Since only part of the material below is wanted, output exactly the lines from the one with "a21oi_2: 1 / 0.00083" up to and including the one with "fa_1: 1 / 0.0019".
::::::::
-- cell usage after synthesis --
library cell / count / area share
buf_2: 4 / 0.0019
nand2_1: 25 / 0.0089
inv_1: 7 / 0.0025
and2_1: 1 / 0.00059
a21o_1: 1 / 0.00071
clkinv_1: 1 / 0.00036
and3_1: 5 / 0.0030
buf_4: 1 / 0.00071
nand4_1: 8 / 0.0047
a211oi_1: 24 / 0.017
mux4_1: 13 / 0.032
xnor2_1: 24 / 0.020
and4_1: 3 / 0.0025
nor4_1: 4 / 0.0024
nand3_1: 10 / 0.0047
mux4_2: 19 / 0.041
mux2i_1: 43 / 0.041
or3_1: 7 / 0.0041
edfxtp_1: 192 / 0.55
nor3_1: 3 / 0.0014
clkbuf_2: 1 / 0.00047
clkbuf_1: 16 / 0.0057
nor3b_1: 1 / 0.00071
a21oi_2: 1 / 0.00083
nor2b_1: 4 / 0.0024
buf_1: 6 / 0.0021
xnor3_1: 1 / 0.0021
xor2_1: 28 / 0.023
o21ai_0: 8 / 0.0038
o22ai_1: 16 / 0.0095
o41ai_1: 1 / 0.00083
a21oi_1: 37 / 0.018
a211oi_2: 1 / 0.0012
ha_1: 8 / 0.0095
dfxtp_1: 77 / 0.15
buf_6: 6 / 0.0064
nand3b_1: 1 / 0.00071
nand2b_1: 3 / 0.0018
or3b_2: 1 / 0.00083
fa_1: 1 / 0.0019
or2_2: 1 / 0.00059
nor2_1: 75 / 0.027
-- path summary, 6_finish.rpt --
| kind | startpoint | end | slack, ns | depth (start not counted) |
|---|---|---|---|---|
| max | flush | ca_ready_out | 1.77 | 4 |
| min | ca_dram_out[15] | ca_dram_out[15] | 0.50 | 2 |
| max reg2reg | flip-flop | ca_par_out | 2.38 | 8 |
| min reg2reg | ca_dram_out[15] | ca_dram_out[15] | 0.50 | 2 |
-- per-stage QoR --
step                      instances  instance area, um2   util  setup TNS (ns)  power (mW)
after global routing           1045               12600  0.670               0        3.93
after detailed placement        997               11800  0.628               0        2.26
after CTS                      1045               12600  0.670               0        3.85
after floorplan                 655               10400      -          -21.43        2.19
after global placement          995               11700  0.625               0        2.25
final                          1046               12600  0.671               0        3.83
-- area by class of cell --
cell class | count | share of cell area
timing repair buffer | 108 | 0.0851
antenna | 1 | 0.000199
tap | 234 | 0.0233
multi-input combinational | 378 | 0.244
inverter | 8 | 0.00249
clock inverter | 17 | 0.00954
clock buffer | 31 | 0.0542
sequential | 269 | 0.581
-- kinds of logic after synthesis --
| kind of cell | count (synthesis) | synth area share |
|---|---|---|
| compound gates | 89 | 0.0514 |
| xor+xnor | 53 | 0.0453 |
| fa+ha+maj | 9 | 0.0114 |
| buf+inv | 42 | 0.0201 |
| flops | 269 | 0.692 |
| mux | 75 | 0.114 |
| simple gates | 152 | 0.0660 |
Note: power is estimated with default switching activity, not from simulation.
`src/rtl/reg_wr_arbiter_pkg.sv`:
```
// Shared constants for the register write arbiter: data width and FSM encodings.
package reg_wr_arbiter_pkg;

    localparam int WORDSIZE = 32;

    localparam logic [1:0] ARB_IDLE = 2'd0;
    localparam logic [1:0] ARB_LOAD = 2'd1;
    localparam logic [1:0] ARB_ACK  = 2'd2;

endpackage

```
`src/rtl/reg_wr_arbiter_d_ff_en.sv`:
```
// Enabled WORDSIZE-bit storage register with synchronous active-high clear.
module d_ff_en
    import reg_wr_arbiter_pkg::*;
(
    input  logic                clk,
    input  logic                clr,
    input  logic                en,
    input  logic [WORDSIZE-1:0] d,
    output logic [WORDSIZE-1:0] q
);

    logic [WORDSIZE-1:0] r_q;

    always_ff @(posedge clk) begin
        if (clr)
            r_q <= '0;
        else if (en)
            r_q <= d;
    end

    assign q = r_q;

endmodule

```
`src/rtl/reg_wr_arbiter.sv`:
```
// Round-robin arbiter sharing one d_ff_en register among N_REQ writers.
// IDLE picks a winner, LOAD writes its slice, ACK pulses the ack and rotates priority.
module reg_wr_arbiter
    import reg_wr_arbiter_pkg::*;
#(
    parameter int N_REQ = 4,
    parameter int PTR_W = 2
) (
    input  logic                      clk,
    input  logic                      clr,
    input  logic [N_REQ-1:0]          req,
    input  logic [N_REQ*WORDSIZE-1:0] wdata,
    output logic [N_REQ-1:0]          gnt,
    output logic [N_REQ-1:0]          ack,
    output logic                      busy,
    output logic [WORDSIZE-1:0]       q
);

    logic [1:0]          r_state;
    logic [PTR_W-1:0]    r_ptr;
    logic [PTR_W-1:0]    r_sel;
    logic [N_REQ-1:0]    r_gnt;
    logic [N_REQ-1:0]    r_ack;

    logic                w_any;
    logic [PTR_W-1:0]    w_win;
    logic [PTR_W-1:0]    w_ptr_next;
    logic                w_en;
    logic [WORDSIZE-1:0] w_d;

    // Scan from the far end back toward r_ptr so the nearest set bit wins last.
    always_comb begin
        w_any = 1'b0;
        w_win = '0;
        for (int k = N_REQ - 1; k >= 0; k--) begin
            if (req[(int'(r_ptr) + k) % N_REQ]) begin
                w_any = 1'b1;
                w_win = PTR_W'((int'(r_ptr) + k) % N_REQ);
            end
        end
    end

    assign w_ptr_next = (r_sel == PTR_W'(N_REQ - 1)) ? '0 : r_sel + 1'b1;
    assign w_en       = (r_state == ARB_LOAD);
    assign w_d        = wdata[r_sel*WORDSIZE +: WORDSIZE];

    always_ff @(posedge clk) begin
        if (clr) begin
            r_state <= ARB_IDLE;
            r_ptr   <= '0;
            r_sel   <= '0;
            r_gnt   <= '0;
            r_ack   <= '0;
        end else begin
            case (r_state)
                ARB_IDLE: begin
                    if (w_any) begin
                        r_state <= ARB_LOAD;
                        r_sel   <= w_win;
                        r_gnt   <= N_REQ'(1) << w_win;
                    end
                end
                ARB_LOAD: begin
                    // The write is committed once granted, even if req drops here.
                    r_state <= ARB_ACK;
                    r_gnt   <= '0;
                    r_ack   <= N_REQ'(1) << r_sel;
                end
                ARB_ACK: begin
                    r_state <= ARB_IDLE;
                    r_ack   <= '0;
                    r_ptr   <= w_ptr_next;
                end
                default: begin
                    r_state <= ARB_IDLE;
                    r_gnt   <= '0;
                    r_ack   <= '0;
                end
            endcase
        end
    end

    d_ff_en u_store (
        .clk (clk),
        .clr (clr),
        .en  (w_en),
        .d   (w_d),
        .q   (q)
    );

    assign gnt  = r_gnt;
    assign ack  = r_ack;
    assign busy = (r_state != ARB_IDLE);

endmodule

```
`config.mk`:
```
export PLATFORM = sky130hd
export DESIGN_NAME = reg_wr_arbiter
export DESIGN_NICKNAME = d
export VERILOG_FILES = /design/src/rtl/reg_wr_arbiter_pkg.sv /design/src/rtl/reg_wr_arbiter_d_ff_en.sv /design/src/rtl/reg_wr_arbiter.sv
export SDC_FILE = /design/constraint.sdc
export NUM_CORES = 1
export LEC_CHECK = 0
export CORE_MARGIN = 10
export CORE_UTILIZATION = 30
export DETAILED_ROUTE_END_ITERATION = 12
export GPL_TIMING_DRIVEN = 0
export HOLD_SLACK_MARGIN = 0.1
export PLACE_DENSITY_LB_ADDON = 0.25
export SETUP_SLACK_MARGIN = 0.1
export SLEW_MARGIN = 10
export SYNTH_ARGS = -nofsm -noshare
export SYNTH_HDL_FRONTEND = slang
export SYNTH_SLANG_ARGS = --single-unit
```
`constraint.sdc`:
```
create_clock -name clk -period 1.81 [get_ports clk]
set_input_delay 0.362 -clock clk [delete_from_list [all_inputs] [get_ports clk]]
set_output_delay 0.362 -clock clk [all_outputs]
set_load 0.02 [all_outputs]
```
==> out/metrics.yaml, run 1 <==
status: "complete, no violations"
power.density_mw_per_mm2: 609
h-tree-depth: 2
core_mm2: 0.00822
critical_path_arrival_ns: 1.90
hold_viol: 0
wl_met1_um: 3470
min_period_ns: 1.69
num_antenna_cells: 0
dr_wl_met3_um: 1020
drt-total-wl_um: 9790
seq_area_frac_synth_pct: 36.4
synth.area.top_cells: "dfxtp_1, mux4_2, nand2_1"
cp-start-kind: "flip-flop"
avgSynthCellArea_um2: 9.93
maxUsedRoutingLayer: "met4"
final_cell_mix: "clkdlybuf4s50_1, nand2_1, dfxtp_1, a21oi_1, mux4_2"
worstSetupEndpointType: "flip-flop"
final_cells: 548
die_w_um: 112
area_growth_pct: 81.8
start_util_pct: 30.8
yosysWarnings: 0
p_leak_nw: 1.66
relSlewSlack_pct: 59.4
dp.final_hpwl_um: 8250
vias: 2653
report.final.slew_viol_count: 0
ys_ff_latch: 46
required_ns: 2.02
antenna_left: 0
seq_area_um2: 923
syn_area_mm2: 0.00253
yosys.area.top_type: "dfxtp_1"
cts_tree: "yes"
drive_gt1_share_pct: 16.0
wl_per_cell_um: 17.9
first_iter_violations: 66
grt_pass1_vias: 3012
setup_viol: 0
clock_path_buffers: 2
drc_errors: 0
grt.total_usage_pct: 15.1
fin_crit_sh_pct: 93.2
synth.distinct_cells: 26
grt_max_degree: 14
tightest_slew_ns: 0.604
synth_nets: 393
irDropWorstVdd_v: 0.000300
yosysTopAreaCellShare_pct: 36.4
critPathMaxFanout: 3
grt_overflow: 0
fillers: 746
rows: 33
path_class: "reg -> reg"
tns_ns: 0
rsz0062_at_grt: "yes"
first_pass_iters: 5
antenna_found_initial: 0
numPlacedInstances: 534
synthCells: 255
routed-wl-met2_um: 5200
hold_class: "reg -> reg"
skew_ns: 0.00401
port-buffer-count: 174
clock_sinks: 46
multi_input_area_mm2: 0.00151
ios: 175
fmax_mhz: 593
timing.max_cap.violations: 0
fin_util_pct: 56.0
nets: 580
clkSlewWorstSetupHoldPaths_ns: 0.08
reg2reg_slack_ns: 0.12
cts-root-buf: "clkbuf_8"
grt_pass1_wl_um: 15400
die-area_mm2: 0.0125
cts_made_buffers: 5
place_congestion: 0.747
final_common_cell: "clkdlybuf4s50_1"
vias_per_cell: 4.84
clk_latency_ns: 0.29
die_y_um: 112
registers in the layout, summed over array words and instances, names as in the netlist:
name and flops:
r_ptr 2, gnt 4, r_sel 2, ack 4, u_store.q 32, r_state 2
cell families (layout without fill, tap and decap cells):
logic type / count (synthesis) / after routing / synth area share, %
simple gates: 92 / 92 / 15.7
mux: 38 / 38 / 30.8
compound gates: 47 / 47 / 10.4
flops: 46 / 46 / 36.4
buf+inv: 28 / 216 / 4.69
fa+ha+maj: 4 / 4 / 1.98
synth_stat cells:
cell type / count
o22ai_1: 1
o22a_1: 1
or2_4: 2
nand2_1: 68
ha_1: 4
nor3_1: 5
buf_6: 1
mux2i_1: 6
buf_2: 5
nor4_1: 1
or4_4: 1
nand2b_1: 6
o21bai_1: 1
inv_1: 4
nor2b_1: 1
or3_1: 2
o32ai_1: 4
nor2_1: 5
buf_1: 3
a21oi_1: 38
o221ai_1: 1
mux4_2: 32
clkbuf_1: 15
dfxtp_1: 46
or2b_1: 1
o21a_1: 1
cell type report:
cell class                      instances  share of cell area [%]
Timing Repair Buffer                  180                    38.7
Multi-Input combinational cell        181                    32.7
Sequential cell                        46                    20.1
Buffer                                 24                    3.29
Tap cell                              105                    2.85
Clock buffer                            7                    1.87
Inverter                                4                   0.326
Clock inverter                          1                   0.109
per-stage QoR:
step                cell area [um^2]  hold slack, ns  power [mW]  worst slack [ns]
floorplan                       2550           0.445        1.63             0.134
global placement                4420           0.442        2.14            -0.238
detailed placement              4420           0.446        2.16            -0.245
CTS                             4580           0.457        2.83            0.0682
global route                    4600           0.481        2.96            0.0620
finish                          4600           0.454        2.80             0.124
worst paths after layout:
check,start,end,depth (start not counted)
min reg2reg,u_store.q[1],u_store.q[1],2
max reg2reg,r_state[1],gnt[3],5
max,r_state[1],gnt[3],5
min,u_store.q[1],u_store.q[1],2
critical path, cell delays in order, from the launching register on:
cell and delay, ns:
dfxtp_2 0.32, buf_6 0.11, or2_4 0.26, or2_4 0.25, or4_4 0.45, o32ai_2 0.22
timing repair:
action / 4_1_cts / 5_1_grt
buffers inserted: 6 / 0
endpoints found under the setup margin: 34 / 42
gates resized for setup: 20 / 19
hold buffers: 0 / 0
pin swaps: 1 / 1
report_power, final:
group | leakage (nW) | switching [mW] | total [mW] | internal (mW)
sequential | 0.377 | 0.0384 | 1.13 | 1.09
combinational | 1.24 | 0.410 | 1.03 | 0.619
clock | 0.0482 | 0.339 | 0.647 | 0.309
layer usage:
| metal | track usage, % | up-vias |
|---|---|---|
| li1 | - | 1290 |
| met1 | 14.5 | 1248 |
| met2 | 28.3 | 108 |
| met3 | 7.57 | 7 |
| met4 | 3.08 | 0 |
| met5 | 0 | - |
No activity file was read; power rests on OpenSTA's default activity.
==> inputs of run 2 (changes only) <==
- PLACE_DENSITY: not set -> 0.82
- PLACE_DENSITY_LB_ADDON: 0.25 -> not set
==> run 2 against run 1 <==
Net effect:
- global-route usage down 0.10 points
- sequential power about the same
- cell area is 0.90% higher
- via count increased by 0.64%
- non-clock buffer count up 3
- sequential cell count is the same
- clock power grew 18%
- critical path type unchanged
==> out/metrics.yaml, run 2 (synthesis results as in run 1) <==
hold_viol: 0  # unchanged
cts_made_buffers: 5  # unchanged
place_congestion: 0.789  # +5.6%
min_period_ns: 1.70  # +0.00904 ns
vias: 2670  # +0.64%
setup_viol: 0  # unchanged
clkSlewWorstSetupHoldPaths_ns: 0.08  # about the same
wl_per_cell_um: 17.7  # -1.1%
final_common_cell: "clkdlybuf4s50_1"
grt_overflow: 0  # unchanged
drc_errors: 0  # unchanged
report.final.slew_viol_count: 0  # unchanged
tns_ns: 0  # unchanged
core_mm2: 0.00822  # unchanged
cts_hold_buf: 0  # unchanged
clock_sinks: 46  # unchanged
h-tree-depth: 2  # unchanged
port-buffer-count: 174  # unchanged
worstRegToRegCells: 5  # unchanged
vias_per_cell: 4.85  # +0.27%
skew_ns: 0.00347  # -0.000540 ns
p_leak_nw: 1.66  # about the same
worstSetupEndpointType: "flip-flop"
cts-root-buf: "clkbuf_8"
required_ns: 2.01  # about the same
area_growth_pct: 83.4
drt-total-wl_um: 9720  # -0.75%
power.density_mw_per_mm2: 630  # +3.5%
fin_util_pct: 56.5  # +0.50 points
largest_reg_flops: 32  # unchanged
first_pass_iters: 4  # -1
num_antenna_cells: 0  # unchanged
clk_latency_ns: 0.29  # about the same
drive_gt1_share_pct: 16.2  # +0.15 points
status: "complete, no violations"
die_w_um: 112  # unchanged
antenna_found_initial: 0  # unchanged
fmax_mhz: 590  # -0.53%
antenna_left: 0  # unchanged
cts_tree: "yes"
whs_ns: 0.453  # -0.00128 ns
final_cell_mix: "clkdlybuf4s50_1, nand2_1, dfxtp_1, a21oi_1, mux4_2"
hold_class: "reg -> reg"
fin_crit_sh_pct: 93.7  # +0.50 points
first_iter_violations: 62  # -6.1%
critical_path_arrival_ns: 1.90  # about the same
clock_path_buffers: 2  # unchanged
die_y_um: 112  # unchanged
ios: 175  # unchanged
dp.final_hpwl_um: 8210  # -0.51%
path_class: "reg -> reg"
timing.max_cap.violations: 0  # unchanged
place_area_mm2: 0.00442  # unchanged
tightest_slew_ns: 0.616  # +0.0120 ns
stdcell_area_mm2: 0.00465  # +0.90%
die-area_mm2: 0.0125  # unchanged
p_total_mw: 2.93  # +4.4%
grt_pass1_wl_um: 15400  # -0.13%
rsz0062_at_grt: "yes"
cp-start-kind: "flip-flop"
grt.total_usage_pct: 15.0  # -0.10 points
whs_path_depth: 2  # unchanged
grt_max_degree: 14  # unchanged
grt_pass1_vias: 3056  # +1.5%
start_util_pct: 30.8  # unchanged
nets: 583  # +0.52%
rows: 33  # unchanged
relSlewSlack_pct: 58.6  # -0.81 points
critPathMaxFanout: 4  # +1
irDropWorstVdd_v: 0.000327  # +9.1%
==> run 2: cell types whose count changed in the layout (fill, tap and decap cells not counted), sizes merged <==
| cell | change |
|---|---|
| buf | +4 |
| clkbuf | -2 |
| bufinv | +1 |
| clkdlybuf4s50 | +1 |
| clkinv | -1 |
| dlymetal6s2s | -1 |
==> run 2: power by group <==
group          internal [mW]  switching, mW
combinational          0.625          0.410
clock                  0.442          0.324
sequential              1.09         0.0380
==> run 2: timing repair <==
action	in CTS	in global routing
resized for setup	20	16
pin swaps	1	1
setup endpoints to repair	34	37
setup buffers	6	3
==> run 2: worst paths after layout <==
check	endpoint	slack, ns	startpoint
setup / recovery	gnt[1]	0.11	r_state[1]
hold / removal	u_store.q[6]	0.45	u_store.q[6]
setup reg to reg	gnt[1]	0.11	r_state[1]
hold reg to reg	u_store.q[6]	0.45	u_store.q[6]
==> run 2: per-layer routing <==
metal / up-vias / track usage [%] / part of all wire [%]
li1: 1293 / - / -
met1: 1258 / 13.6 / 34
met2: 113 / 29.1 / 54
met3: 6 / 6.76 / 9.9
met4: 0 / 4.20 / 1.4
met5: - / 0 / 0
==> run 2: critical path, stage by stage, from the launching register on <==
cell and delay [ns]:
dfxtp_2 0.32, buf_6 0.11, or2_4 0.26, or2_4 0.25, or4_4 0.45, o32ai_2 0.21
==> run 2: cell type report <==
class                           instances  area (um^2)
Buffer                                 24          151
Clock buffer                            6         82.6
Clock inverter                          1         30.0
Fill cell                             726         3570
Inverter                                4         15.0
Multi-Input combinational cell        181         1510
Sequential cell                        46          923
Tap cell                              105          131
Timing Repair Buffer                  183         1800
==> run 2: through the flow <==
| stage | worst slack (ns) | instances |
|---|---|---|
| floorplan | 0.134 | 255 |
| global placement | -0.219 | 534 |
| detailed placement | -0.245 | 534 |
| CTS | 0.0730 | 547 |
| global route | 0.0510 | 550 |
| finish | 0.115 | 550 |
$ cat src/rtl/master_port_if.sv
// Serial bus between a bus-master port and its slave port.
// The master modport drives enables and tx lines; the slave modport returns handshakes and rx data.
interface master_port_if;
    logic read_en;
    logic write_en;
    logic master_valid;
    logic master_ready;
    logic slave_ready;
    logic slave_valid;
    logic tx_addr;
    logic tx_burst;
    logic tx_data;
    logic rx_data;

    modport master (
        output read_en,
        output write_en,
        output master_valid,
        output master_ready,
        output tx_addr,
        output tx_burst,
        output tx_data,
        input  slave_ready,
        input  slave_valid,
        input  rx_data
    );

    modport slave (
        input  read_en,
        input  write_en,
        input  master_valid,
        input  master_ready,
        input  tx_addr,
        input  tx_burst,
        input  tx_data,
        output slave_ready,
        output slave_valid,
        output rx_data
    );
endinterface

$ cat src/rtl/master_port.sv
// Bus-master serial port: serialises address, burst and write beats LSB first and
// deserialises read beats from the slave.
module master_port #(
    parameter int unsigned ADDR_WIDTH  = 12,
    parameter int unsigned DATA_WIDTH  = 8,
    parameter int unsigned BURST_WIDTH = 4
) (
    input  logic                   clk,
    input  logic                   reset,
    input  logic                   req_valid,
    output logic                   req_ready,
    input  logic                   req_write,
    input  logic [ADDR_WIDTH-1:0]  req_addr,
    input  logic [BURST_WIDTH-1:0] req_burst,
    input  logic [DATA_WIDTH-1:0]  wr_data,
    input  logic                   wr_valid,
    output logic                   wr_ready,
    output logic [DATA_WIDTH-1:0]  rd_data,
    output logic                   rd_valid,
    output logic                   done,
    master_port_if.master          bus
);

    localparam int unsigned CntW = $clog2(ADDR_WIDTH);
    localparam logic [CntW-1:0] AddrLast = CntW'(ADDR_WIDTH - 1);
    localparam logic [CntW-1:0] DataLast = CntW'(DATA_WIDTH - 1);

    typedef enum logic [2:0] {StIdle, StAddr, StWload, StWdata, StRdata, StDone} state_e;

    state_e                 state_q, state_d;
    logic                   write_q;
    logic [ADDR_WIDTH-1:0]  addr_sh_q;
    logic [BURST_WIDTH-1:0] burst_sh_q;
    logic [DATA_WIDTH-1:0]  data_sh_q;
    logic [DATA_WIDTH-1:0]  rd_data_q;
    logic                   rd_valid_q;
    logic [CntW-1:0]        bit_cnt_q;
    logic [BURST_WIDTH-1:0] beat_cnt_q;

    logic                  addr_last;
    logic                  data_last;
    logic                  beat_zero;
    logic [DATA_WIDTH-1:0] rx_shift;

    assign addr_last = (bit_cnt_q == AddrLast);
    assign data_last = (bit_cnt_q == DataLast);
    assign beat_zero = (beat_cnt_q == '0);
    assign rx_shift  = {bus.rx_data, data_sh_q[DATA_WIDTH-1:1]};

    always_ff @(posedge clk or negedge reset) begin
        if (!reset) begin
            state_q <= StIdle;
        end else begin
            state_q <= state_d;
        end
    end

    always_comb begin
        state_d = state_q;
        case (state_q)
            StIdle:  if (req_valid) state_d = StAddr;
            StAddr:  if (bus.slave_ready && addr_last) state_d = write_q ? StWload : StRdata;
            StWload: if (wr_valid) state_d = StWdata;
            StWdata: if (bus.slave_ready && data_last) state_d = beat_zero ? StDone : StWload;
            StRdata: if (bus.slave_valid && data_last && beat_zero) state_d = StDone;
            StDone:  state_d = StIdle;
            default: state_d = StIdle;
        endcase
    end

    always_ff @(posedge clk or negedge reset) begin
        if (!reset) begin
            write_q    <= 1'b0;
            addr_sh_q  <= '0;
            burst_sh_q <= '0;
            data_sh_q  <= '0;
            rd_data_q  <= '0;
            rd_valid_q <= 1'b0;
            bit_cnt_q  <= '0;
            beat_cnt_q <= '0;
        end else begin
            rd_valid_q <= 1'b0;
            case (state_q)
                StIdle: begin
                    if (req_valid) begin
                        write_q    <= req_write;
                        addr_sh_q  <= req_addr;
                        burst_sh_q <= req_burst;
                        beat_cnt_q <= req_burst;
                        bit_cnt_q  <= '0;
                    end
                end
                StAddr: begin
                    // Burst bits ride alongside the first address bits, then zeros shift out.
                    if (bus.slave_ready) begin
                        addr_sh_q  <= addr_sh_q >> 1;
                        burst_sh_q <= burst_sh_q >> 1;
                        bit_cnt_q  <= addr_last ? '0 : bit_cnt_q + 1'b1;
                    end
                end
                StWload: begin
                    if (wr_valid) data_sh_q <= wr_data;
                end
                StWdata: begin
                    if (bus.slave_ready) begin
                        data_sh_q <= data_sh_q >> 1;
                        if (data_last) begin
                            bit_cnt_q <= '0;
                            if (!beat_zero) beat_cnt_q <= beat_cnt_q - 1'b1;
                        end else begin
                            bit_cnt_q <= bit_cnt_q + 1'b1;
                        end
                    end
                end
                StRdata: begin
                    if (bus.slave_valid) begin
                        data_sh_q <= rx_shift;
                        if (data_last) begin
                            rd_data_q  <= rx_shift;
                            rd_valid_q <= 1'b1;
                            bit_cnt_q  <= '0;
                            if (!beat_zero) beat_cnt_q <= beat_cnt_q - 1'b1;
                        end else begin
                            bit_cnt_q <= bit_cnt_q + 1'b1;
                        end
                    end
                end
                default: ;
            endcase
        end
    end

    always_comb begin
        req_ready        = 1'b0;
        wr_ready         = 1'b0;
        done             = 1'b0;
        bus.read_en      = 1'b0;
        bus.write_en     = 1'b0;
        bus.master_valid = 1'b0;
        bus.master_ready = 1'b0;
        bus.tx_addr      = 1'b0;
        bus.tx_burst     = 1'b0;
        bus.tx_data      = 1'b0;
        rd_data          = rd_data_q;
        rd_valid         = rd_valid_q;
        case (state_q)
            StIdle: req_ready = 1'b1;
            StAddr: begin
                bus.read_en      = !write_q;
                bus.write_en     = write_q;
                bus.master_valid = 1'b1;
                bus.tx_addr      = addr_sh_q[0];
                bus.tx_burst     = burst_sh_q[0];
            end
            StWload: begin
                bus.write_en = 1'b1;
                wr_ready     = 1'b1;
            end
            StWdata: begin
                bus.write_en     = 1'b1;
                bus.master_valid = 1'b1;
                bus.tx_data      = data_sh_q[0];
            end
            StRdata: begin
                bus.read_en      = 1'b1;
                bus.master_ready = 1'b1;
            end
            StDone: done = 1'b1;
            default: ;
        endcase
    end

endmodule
::::::::
**WRITTEN RESPONSE**
a21oi_2: 1 / 0.00083
nor2b_1: 4 / 0.0024
buf_1: 6 / 0.0021
xnor3_1: 1 / 0.0021
xor2_1: 28 / 0.023
o21ai_0: 8 / 0.0038
o22ai_1: 16 / 0.0095
o41ai_1: 1 / 0.00083
a21oi_1: 37 / 0.018
a211oi_2: 1 / 0.0012
ha_1: 8 / 0.0095
dfxtp_1: 77 / 0.15
buf_6: 6 / 0.0064
nand3b_1: 1 / 0.00071
nand2b_1: 3 / 0.0018
or3b_2: 1 / 0.00083
fa_1: 1 / 0.0019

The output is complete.